**Work instructions:** Scan the entries below, and for each line that includes the word "source", make a copy.

= = =

`src/pkg/srs_pkg.sv`:
```
// Operation
// - crystal runs unless osc-off high; else external
// - oscillator on after power-up, off when ce low
// - divided output 50:50, even ratio 2..30
// - output ratio from reference register bits 21:18
// - divided output ratio sixteen after power-up
// - function bit 4 enables output buffer, default high
// - reference counter divides by 1..15 for detector
// - reference count defaults to one
// - four-bit function field selects observe pin source
// - observe pin shows regulator ready by default
// - lock set after five errors below 15 ns
// - lock held until 25 ns error seen
// - analog lock: open-drain high, brief low pulses
// - ce low stops regulator, registers revert to defaults
// - vco powered only while power bit set
// - half-band bit inserts divide-by-two after vco
// - 24-bit word msb first, sampled on clock rise
// - load strobe rise latches word by two lsbs
package srs_pkg;
  localparam int WORD_W = 24;
  localparam logic [1:0] SEL_REF = 2'h0;
  localparam logic [1:0] SEL_N = 2'h1;
  localparam logic [1:0] SEL_MOD = 2'h2;
  localparam logic [1:0] SEL_FUNC = 2'h3;
  localparam logic [23:0] REF_RESET = 24'h202000;
  localparam logic [23:0] N_RESET = 24'h202001;
  localparam logic [23:0] MOD_RESET = 24'h800602;
  localparam logic [23:0] FUNC_RESET = 24'h0018D3;
  localparam int REF_CLKDIV_LSB = 18;
  localparam int REF_OSC_OFF_BIT = 17;
  localparam int REF_RDIV_LSB = 13;
  localparam int N_HALF_BAND_BIT = 22;
  localparam int FN_OBS_LSB = 11;
  localparam int FN_DIVIDED_REF_OUTPUT_EN_BIT = 4;
  localparam int FN_PA_EN_BIT = 3;
  localparam int FN_VCO_POWER_BIT = 2;
  localparam logic [3:0] OBS_LOW = 4'h0;
  localparam logic [3:0] OBS_HIGH = 4'h1;
  localparam logic [3:0] OBS_TRISTATE = 4'h2;
  localparam logic [3:0] OBS_REG_READY = 4'h3;
  localparam logic [3:0] OBS_DIG_LOCK = 4'h4;
  localparam logic [3:0] OBS_ANA_LOCK = 4'h5;
  localparam logic [3:0] OBS_R_DIV = 4'h6;
  localparam logic [3:0] OBS_DIVIDED_REF_OUTPUT = 4'h7;
  localparam int CLK_MHZ = 25;
  localparam int REG_SETTLE_US = 50;
  localparam int REG_SETTLE_CYC = REG_SETTLE_US * CLK_MHZ;
  localparam int LOCK_SET_NS = 15;
  localparam int LOCK_CLR_NS = 25;
  localparam int LOCK_COUNT = 5;
endpackage

```
`src/core/srs_synth_ctrl.sv`:
```
`timescale 1ns/1ps
module srs_synth_ctrl #(
  parameter int ERR_W = 8
) (
  input wire logic clk,
  input wire logic rst,
  input wire logic chip_enable,
  input wire logic ser_clk,
  input wire logic ser_data,
  input wire logic load_strobe,
  input wire logic ext_ref_input_pin,
  input wire logic pfd_valid,
  input wire logic [ERR_W-1:0] pfd_err_ns,
  input wire logic observe_pin_i,
  output logic regulator_enable,
  output logic regulator_ready,
  output logic xtal_osc_enable,
  output logic ext_ref_select,
  output logic divided_ref_output,
  output logic divided_ref_oe,
  output logic pfd_ref_pulse,
  output logic digital_lock,
  output logic vco_power,
  output logic vco_half_band,
  output logic pa_enable,
  output logic [23:0] modulation_settings,
  output logic observe_pin_o,
  output logic observe_pin_oe
);
  if (ERR_W < 5) begin : g_chk
    $error("pfd_err_ns too narrow for lock thresholds");
  end
  // the counters below are sized for the package values; refuse anything larger
  if (srs_pkg::REG_SETTLE_CYC < 1 || srs_pkg::REG_SETTLE_CYC > 2047) begin : g_settle_chk
    $error("settle count does not fit its counter");
  end
  if (srs_pkg::LOCK_COUNT < 1 || srs_pkg::LOCK_COUNT > 7) begin : g_count_chk
    $error("lock qualification count does not fit its counter");
  end
  // without hysteresis a jittery loop would toggle lock on every comparison
  if (srs_pkg::LOCK_CLR_NS <= srs_pkg::LOCK_SET_NS) begin : g_hyst_chk
    $error("lock clear threshold must lie above the set threshold");
  end

  // ************************************************
  // power and regulator
  // ************************************************
  // counts clk cycles from ce high until the supply is taken as settled
  // the counter parks at the top, so ready cannot wrap back low while ce holds
  localparam logic [10:0] SETTLE = 11'(srs_pkg::REG_SETTLE_CYC);
  logic [10:0] settle_q;
  logic ready_q;

  always_ff @(posedge clk or posedge rst) begin
    if (rst) begin
      regulator_enable <= 1'b0;
      settle_q <= 11'h000;
      ready_q <= 1'b0;
    end else begin
      regulator_enable <= chip_enable;
      if (!chip_enable) begin
        settle_q <= 11'h000;
        ready_q <= 1'b0;
      end else if (settle_q == SETTLE - 11'h001) begin
        ready_q <= 1'b1;
      end else begin
        settle_q <= settle_q + 11'h001;
      end
    end
  end
  assign regulator_ready = ready_q;

  // ************************************************
  // serial interface
  // ************************************************
  // no crossing: the link pins are sampled as ordinary synchronous inputs
  logic sclk_q, le_q;
  logic [23:0] shift_q;
  logic [23:0] ref_q, n_q, mod_q, func_q;

  always_ff @(posedge clk or posedge rst) begin
    if (rst) begin
      sclk_q <= 1'b0;
      le_q <= 1'b0;
    end else begin
      sclk_q <= ser_clk;
      le_q <= load_strobe;
    end
  end

  // shifter is powered from the regulator, so it is dead until ready
  always_ff @(posedge clk or posedge rst) begin
    if (rst) begin
      shift_q <= 24'h000000;
    end else if (!ready_q || !chip_enable) begin
      shift_q <= 24'h000000;
    end else if (ser_clk && !sclk_q) begin
      shift_q <= {shift_q[22:0], ser_data};
    end
  end

  always_ff @(posedge clk or posedge rst) begin
    if (rst) begin
      ref_q <= srs_pkg::REF_RESET;
      n_q <= srs_pkg::N_RESET;
      mod_q <= srs_pkg::MOD_RESET;
      func_q <= srs_pkg::FUNC_RESET;
    end else if (!chip_enable) begin
      ref_q <= srs_pkg::REF_RESET;
      n_q <= srs_pkg::N_RESET;
      mod_q <= srs_pkg::MOD_RESET;
      func_q <= srs_pkg::FUNC_RESET;
    // latch only on the strobe's rising edge, so a held strobe loads once
    end else if (ready_q && load_strobe && !le_q) begin
      unique case (shift_q[1:0])
        srs_pkg::SEL_REF: ref_q <= shift_q;
        srs_pkg::SEL_N: n_q <= shift_q;
        srs_pkg::SEL_MOD: mod_q <= shift_q;
        srs_pkg::SEL_FUNC: func_q <= shift_q;
      endcase
    end
  end

  // ************************************************
  // reference source
  // ************************************************
  logic osc_off, osc_run, ext_q, ref_tick;
  assign osc_off = ref_q[srs_pkg::REF_OSC_OFF_BIT];
  // the crystal has no enable register of its own: ce low or the osc-off bit stops it
  assign osc_run = chip_enable;
  // external reference ticks on its own rising edge; crystal ticks every clk
  assign ref_tick = osc_run && (osc_off ? (ext_ref_input_pin && !ext_q) : 1'b1);

  always_ff @(posedge clk or posedge rst) begin
    if (rst) begin
      ext_q <= 1'b0;
      xtal_osc_enable <= 1'b0;
      ext_ref_select <= 1'b0;
    end else begin
      ext_q <= ext_ref_input_pin;
      xtal_osc_enable <= osc_run && !osc_off;
      ext_ref_select <= osc_off;
    end
  end

  // ************************************************
  // divided reference output
  // ************************************************
  // half period in ref ticks; ratio 2*k, nibble 0 is served as k=1
  logic [3:0] half_q, hcnt_q, new_half;
  logic div_q;
  assign new_half = (ref_q[srs_pkg::REF_CLKDIV_LSB +: 4] == 4'h0) ? 4'h1
                    : ref_q[srs_pkg::REF_CLKDIV_LSB +: 4];

  // ratio swaps only at a toggle, so no runt half-period reaches the pin
  always_ff @(posedge clk or posedge rst) begin
    if (rst) begin
      half_q <= srs_pkg::REF_RESET[srs_pkg::REF_CLKDIV_LSB +: 4];
      hcnt_q <= 4'h0;
      div_q <= 1'b0;
    end else if (ref_tick) begin
      if (hcnt_q == half_q - 4'h1) begin
        hcnt_q <= 4'h0;
        div_q <= !div_q;
        half_q <= new_half;
      end else begin
        hcnt_q <= hcnt_q + 4'h1;
      end
    end
  end

  always_ff @(posedge clk or posedge rst) begin
    if (rst) begin
      divided_ref_output <= 1'b0;
      divided_ref_oe <= 1'b0;
    end else begin
      divided_ref_output <= div_q;
      divided_ref_oe <= func_q[srs_pkg::FN_DIVIDED_REF_OUTPUT_EN_BIT] && chip_enable;
    end
  end

  // ************************************************
  // reference counter
  // ************************************************
  logic [3:0] rcnt_q, rdiv;
  assign rdiv = (ref_q[srs_pkg::REF_RDIV_LSB +: 4] == 4'h0) ? 4'h1
                : ref_q[srs_pkg::REF_RDIV_LSB +: 4];

  // compare with >= so a smaller ratio landing mid-count recovers at once
  always_ff @(posedge clk or posedge rst) begin
    if (rst) begin
      rcnt_q <= 4'h0;
      pfd_ref_pulse <= 1'b0;
    end else if (ref_tick && rcnt_q >= rdiv - 4'h1) begin
      rcnt_q <= 4'h0;
      pfd_ref_pulse <= 1'b1;
    end else begin
      if (ref_tick) begin
        rcnt_q <= rcnt_q + 4'h1;
      end
      pfd_ref_pulse <= 1'b0;
    end
  end

  // ************************************************
  // lock detect
  // ************************************************
  localparam logic [ERR_W-1:0] SET_NS = ERR_W'(srs_pkg::LOCK_SET_NS);
  localparam logic [ERR_W-1:0] CLR_NS = ERR_W'(srs_pkg::LOCK_CLR_NS);
  localparam logic [2:0] NEED = 3'(srs_pkg::LOCK_COUNT);
  // set below 15 ns, clear only at 25 ns: jitter between the two keeps lock
  logic [2:0] good_q;
  logic lock_q, ana_q;

  always_ff @(posedge clk or posedge rst) begin
    if (rst) begin
      good_q <= 3'h0;
      lock_q <= 1'b0;
    end else if (!chip_enable) begin
      good_q <= 3'h0;
      lock_q <= 1'b0;
    end else if (pfd_valid) begin
      if (!lock_q) begin
        if (pfd_err_ns >= SET_NS) begin
          good_q <= 3'h0;
        end else if (good_q == NEED - 3'h1) begin
          good_q <= 3'h0;
          lock_q <= 1'b1;
        end else begin
          good_q <= good_q + 3'h1;
        end
      end else if (pfd_err_ns >= CLR_NS) begin
        lock_q <= 1'b0;
      end
    end
  end

  // a comparison with any residual error pulls the line low for one cycle
  always_ff @(posedge clk or posedge rst) begin
    if (rst) begin
      ana_q <= 1'b0;
    end else begin
      ana_q <= lock_q && !(pfd_valid && pfd_err_ns != '0);
    end
  end
  assign digital_lock = lock_q;

  // ************************************************
  // observe pin
  // ************************************************
  logic [3:0] obs_sel;
  logic obs_d, obs_oe_d;
  assign obs_sel = func_q[srs_pkg::FN_OBS_LSB +: 4];

  // registered below, so the pin never glitches while the select field changes
  always_comb begin
    obs_d = 1'b0;
    obs_oe_d = 1'b1;
    case (obs_sel)
      srs_pkg::OBS_HIGH: obs_d = 1'b1;
      srs_pkg::OBS_TRISTATE: obs_oe_d = 1'b0;
      srs_pkg::OBS_REG_READY: obs_d = ready_q;
      srs_pkg::OBS_DIG_LOCK: obs_d = lock_q;
      srs_pkg::OBS_ANA_LOCK: obs_oe_d = !ana_q;
      srs_pkg::OBS_R_DIV: obs_d = pfd_ref_pulse;
      srs_pkg::OBS_DIVIDED_REF_OUTPUT: obs_d = div_q;
      default: obs_d = 1'b0;
    endcase
  end

  // pin reads low while ce is low: nothing behind it is powered
  always_ff @(posedge clk or posedge rst) begin
    if (rst) begin
      observe_pin_o <= 1'b0;
      observe_pin_oe <= 1'b1;
    end else begin
      observe_pin_o <= obs_d && chip_enable;
      observe_pin_oe <= obs_oe_d || !chip_enable;
    end
  end

  // ************************************************
  // vco and misc controls
  // ************************************************
  // one flop per control keeps every pin free of decode glitches
  always_ff @(posedge clk or posedge rst) begin
    if (rst) begin
      vco_power <= 1'b0;
      vco_half_band <= 1'b0;
      pa_enable <= 1'b0;
      modulation_settings <= srs_pkg::MOD_RESET;
    end else begin
      vco_power <= func_q[srs_pkg::FN_VCO_POWER_BIT] && chip_enable;
      vco_half_band <= n_q[srs_pkg::N_HALF_BAND_BIT];
      pa_enable <= func_q[srs_pkg::FN_PA_EN_BIT] && chip_enable;
      modulation_settings <= mod_q;
    end
  end

  // observe_pin_i is the wired level; the block itself never needs it back
  logic unused_obs;
  assign unused_obs = observe_pin_i;
endmodule

```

= = =

**Answer space:**
// - four-bit function field selects observe pin source
  // reference source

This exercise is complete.